THE TASK: Scan the records and identify every line in which the string "class" occurs, then return those lines.
--- --- ---
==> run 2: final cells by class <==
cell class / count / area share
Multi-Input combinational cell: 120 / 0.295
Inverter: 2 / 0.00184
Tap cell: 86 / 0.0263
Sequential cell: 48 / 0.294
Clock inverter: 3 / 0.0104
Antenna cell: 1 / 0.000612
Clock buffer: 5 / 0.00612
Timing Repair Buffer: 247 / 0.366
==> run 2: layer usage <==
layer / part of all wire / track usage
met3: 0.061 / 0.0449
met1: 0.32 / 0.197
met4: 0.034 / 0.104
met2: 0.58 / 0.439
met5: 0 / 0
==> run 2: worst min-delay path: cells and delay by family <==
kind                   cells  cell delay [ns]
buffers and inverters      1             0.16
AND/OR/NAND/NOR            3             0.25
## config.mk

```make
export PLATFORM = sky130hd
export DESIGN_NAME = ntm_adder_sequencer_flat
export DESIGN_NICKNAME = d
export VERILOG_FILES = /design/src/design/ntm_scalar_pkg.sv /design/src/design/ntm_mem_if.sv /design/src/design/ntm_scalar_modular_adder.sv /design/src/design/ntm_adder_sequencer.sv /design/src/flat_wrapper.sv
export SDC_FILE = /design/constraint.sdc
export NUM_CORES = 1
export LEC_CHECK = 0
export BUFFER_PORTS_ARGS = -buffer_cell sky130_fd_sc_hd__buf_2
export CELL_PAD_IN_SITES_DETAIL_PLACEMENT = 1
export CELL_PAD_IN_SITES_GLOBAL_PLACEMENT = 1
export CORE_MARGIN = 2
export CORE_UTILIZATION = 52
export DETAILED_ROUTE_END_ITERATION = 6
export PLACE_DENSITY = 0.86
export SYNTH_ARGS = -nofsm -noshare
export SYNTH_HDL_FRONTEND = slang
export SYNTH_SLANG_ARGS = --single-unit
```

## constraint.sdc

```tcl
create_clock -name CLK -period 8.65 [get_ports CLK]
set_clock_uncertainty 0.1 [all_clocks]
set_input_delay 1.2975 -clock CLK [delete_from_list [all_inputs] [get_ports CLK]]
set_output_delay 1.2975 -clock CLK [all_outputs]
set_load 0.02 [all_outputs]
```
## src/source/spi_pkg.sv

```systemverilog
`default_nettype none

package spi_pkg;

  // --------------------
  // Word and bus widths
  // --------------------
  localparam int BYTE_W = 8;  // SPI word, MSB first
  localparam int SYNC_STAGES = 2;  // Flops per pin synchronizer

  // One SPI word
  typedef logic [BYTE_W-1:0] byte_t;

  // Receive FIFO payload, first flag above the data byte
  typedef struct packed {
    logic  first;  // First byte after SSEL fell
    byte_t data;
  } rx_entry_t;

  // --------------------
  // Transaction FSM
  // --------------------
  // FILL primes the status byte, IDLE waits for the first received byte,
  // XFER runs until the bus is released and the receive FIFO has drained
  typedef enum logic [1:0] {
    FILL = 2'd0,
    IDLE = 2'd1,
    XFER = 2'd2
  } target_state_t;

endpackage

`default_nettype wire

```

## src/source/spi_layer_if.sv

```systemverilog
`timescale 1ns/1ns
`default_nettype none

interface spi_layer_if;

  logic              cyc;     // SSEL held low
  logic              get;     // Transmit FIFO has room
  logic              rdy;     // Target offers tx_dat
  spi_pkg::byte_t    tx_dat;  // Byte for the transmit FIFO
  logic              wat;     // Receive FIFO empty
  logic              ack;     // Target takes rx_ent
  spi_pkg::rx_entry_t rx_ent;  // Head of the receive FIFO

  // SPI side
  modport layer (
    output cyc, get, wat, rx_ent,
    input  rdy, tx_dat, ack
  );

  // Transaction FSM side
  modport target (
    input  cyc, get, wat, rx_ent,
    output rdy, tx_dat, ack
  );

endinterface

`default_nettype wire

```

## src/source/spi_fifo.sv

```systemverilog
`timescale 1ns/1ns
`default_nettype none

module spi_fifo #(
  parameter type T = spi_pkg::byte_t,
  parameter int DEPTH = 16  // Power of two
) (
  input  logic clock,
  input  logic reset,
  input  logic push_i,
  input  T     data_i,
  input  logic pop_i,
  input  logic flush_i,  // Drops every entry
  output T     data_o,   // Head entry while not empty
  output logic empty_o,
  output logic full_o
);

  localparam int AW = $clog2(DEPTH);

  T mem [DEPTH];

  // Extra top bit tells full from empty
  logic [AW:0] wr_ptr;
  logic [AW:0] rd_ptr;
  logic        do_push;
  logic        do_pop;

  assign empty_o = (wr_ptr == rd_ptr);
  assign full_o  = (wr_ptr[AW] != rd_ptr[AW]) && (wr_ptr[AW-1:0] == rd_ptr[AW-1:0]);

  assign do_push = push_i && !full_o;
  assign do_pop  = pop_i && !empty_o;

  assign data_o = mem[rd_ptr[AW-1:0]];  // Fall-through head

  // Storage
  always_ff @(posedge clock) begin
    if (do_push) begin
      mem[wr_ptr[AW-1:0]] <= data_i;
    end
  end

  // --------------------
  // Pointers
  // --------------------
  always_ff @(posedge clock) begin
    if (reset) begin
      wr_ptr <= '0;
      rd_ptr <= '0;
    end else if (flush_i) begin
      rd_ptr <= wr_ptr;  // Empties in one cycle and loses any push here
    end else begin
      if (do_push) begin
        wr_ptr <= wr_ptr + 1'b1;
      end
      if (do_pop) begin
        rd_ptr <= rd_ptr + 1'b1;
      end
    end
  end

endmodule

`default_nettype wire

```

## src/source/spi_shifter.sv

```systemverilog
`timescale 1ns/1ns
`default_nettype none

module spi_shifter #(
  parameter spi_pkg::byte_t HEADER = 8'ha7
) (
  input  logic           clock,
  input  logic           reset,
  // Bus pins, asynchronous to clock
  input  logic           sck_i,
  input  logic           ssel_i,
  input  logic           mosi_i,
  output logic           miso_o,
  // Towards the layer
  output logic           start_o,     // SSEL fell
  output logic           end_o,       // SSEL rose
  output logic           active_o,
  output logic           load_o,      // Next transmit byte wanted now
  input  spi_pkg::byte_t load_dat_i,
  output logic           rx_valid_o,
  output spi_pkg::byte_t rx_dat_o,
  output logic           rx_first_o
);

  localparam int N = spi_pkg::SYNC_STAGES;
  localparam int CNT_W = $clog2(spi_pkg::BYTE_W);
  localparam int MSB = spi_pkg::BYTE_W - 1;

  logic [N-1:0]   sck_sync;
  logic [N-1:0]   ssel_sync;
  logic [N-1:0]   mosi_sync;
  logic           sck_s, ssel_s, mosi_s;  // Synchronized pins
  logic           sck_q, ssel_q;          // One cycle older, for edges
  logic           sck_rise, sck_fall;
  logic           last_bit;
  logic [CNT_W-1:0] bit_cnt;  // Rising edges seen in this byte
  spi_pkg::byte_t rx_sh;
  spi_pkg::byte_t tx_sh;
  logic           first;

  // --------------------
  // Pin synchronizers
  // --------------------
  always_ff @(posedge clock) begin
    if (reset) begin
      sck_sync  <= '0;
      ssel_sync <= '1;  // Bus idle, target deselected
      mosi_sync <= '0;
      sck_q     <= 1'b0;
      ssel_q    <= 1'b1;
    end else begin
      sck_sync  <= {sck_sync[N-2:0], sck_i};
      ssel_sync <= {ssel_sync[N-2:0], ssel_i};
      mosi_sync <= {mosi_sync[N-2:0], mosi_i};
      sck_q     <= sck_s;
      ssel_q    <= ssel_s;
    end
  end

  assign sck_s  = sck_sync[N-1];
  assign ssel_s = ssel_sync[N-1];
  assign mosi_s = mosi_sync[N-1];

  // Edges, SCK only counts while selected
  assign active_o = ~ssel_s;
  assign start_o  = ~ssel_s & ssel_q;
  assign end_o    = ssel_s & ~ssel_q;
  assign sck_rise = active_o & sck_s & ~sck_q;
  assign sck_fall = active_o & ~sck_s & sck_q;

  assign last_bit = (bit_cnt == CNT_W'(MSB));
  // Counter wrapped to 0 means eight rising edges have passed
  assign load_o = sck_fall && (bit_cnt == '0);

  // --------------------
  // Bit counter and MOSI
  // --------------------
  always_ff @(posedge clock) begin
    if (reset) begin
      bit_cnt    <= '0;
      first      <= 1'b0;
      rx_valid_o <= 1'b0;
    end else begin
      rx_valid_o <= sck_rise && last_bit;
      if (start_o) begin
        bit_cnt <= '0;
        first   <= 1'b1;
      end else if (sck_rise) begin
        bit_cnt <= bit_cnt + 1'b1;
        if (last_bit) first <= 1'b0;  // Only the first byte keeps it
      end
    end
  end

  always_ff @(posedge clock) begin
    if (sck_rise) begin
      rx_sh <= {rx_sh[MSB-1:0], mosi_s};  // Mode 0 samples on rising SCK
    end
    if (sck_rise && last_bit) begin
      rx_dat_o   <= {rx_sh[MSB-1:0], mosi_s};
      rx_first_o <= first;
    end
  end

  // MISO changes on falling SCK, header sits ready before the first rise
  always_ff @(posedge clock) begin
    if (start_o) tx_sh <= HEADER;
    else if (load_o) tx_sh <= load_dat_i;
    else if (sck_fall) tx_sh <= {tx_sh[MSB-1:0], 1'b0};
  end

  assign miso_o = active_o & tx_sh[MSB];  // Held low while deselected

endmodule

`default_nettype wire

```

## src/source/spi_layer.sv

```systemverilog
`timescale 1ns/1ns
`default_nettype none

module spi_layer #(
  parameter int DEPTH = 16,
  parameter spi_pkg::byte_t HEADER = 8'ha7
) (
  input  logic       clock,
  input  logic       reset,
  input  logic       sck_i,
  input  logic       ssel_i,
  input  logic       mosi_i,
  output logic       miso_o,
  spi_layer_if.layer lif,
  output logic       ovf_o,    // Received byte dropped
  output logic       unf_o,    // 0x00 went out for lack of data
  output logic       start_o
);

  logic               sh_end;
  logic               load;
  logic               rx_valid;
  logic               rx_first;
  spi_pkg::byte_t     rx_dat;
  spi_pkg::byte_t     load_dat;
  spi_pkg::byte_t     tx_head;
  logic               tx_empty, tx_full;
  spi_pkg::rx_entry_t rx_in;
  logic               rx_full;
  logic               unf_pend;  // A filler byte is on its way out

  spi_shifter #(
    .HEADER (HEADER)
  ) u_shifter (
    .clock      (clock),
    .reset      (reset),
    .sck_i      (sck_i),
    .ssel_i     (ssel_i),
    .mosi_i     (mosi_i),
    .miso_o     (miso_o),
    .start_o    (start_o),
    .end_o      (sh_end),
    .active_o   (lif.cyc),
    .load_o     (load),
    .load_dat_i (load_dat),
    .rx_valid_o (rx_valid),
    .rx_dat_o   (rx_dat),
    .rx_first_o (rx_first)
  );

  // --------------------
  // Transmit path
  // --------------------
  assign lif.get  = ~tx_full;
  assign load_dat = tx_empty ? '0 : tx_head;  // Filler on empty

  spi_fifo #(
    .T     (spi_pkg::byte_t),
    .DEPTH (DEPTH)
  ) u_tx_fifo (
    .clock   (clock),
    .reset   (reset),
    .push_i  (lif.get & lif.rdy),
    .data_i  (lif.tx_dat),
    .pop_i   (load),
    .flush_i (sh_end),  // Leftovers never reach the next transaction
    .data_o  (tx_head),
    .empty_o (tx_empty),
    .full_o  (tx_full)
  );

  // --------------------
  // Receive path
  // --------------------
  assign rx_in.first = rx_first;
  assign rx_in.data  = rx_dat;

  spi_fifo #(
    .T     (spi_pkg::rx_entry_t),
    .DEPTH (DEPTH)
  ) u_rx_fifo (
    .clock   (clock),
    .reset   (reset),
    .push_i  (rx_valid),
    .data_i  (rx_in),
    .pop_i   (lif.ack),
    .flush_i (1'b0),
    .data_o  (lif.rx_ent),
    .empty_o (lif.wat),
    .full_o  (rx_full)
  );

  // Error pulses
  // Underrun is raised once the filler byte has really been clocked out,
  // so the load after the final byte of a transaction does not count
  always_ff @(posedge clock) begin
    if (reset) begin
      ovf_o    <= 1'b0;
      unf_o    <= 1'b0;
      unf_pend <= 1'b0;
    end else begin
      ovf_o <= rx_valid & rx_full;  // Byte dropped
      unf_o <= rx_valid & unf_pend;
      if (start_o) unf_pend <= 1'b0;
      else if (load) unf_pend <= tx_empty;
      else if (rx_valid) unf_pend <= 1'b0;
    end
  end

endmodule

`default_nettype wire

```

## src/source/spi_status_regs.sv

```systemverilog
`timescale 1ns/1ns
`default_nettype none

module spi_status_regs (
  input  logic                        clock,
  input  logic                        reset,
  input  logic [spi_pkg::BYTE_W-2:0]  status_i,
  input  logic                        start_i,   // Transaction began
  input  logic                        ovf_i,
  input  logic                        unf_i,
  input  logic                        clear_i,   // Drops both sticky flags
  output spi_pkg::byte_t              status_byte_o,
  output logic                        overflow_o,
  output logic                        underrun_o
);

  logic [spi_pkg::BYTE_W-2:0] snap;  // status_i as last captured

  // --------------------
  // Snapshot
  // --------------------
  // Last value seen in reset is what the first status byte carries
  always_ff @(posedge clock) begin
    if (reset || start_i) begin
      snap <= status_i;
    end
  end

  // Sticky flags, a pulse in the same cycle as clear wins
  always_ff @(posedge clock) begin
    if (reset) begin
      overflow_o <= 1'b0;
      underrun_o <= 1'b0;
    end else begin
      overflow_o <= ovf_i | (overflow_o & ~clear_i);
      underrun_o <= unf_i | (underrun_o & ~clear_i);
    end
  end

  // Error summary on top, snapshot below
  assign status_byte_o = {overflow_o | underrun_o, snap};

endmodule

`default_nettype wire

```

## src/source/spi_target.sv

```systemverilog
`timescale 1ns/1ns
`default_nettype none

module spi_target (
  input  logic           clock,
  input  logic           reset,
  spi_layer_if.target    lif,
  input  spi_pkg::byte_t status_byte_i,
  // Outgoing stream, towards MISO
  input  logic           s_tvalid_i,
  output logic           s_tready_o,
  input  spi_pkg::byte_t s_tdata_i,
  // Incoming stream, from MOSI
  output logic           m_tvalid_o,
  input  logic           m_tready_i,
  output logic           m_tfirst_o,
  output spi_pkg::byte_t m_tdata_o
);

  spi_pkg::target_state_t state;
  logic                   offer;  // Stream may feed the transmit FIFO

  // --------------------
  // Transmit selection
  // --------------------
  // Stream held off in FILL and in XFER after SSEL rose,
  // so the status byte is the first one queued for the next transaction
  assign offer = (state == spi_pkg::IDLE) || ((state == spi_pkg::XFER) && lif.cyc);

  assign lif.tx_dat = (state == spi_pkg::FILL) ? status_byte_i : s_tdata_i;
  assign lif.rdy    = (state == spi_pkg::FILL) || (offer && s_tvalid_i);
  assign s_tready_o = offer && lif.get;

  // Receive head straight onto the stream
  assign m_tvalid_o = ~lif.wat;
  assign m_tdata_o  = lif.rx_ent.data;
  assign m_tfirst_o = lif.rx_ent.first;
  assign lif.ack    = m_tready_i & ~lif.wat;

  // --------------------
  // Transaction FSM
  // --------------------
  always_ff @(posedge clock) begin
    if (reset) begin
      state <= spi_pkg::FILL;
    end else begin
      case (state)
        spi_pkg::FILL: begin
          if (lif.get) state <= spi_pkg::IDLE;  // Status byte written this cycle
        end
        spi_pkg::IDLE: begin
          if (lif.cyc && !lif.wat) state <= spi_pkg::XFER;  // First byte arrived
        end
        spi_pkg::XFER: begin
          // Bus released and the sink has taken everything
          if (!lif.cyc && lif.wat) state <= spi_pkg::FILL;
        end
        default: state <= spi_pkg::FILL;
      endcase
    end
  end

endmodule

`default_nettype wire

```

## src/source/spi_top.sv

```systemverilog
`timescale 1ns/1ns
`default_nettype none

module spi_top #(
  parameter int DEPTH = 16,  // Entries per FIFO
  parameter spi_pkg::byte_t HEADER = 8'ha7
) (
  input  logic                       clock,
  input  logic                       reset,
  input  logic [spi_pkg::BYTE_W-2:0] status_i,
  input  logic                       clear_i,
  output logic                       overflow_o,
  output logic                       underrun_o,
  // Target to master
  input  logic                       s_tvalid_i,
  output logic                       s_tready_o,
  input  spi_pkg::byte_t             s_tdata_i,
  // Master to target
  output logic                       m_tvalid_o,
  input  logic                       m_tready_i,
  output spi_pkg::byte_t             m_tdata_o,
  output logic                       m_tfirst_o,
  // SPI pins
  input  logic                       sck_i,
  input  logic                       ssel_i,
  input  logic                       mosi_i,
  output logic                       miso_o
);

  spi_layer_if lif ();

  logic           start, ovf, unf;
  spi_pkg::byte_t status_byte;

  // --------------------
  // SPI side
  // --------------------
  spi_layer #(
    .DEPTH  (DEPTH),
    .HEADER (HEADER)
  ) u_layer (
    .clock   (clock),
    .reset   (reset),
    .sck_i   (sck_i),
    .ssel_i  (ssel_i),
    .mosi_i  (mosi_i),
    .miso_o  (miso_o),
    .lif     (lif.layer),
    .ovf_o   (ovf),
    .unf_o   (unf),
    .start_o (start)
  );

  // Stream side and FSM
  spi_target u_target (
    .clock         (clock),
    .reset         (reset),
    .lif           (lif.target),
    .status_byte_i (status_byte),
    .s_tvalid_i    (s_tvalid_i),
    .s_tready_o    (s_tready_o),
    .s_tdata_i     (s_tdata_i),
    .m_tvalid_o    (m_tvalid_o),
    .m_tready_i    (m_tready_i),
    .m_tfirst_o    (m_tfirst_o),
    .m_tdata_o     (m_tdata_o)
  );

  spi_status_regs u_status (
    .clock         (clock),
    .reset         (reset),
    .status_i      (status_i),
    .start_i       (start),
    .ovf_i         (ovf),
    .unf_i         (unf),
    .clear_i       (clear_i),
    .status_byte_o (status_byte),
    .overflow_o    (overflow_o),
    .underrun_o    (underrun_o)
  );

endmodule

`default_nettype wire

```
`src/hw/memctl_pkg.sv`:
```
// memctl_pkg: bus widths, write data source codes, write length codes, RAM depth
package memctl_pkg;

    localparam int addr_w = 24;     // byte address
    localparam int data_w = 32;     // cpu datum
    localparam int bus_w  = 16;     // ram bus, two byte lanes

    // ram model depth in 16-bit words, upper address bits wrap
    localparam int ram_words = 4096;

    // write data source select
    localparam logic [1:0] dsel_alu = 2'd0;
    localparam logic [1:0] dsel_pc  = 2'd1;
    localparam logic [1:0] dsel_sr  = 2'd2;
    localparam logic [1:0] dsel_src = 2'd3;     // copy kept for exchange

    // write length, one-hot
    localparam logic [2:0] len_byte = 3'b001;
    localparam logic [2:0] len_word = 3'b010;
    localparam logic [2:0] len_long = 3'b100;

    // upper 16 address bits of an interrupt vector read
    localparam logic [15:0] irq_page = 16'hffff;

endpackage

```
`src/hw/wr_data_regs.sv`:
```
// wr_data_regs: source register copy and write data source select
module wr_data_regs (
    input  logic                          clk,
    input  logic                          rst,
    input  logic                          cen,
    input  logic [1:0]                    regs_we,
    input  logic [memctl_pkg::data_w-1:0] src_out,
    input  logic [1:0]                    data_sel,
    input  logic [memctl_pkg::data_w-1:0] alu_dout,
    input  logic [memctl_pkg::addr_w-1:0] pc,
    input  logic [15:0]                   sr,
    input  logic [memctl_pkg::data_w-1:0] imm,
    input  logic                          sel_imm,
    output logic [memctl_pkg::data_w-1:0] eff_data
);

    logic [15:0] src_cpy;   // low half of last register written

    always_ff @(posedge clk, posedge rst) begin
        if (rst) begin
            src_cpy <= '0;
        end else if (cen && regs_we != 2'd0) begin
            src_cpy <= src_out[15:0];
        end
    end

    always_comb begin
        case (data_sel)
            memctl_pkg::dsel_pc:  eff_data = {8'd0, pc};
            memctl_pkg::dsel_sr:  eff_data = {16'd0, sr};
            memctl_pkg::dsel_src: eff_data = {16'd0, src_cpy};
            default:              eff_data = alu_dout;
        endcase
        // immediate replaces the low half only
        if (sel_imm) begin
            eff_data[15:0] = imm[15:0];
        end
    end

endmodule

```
--- --- ---
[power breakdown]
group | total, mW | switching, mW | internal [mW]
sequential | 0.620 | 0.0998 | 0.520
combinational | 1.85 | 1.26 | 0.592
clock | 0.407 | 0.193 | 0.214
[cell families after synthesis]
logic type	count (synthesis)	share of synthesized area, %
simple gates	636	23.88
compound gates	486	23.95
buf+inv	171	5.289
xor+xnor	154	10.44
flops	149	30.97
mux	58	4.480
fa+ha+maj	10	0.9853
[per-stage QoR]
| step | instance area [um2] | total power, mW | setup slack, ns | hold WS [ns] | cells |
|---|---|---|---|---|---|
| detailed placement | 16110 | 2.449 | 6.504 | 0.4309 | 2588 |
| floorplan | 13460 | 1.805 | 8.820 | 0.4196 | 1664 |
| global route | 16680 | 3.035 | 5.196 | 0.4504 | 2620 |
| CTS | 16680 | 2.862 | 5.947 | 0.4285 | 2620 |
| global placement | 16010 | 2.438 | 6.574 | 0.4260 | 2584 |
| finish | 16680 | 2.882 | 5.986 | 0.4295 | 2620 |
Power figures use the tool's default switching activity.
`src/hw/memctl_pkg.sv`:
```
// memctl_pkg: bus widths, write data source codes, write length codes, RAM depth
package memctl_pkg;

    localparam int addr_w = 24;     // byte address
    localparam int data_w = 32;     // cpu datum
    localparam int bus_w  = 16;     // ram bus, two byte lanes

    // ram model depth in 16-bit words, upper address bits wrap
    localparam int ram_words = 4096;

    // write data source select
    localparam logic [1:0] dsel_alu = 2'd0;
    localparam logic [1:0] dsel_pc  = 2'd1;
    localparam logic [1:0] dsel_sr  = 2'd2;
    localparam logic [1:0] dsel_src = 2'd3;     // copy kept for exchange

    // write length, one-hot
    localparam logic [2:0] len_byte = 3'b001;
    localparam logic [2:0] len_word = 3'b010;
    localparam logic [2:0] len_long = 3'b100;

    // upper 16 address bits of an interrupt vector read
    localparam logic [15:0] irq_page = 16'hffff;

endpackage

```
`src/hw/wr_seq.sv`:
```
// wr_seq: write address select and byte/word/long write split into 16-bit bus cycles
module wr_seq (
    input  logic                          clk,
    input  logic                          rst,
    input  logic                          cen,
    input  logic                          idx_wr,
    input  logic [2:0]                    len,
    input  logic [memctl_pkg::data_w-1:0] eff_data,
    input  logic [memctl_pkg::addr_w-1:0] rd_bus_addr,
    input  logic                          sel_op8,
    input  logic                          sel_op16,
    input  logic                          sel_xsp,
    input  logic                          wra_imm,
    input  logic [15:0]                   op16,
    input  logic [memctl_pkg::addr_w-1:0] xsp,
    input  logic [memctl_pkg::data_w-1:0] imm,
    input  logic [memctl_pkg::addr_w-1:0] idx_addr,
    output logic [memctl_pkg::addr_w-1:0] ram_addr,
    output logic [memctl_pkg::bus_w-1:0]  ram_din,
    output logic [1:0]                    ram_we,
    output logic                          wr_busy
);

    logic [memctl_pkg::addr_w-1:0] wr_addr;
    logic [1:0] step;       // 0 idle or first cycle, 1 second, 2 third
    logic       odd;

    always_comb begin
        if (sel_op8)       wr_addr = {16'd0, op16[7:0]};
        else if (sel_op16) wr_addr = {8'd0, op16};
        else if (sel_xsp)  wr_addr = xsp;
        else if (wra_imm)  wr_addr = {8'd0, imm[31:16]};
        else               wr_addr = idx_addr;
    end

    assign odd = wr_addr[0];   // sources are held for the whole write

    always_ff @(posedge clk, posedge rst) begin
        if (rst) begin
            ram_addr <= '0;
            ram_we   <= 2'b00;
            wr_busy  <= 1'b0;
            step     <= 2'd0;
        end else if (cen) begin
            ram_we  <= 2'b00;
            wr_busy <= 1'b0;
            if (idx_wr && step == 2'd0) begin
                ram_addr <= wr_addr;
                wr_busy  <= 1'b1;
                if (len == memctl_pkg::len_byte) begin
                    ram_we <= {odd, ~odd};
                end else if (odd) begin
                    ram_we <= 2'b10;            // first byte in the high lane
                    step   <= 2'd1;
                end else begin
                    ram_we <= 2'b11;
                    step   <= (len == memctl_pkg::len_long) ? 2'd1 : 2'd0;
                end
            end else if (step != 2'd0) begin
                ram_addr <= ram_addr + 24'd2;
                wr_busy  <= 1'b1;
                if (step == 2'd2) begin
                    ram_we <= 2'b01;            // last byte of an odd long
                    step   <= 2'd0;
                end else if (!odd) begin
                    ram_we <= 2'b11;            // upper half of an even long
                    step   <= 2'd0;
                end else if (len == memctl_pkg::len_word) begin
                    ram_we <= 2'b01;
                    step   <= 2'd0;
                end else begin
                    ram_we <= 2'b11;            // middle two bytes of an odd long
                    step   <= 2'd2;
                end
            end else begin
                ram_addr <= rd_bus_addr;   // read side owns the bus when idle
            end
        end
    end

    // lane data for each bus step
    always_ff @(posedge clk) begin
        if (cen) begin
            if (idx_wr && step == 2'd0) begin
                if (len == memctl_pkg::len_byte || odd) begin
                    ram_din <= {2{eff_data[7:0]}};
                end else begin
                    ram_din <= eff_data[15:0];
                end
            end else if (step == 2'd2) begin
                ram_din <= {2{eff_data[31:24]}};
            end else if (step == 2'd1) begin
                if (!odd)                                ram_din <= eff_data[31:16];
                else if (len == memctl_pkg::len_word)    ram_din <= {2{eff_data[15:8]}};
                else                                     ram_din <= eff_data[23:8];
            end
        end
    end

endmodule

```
--- --- ---
REPLY TO THE TASK:
==> run 2: final cells by class <==
cell class / count / area share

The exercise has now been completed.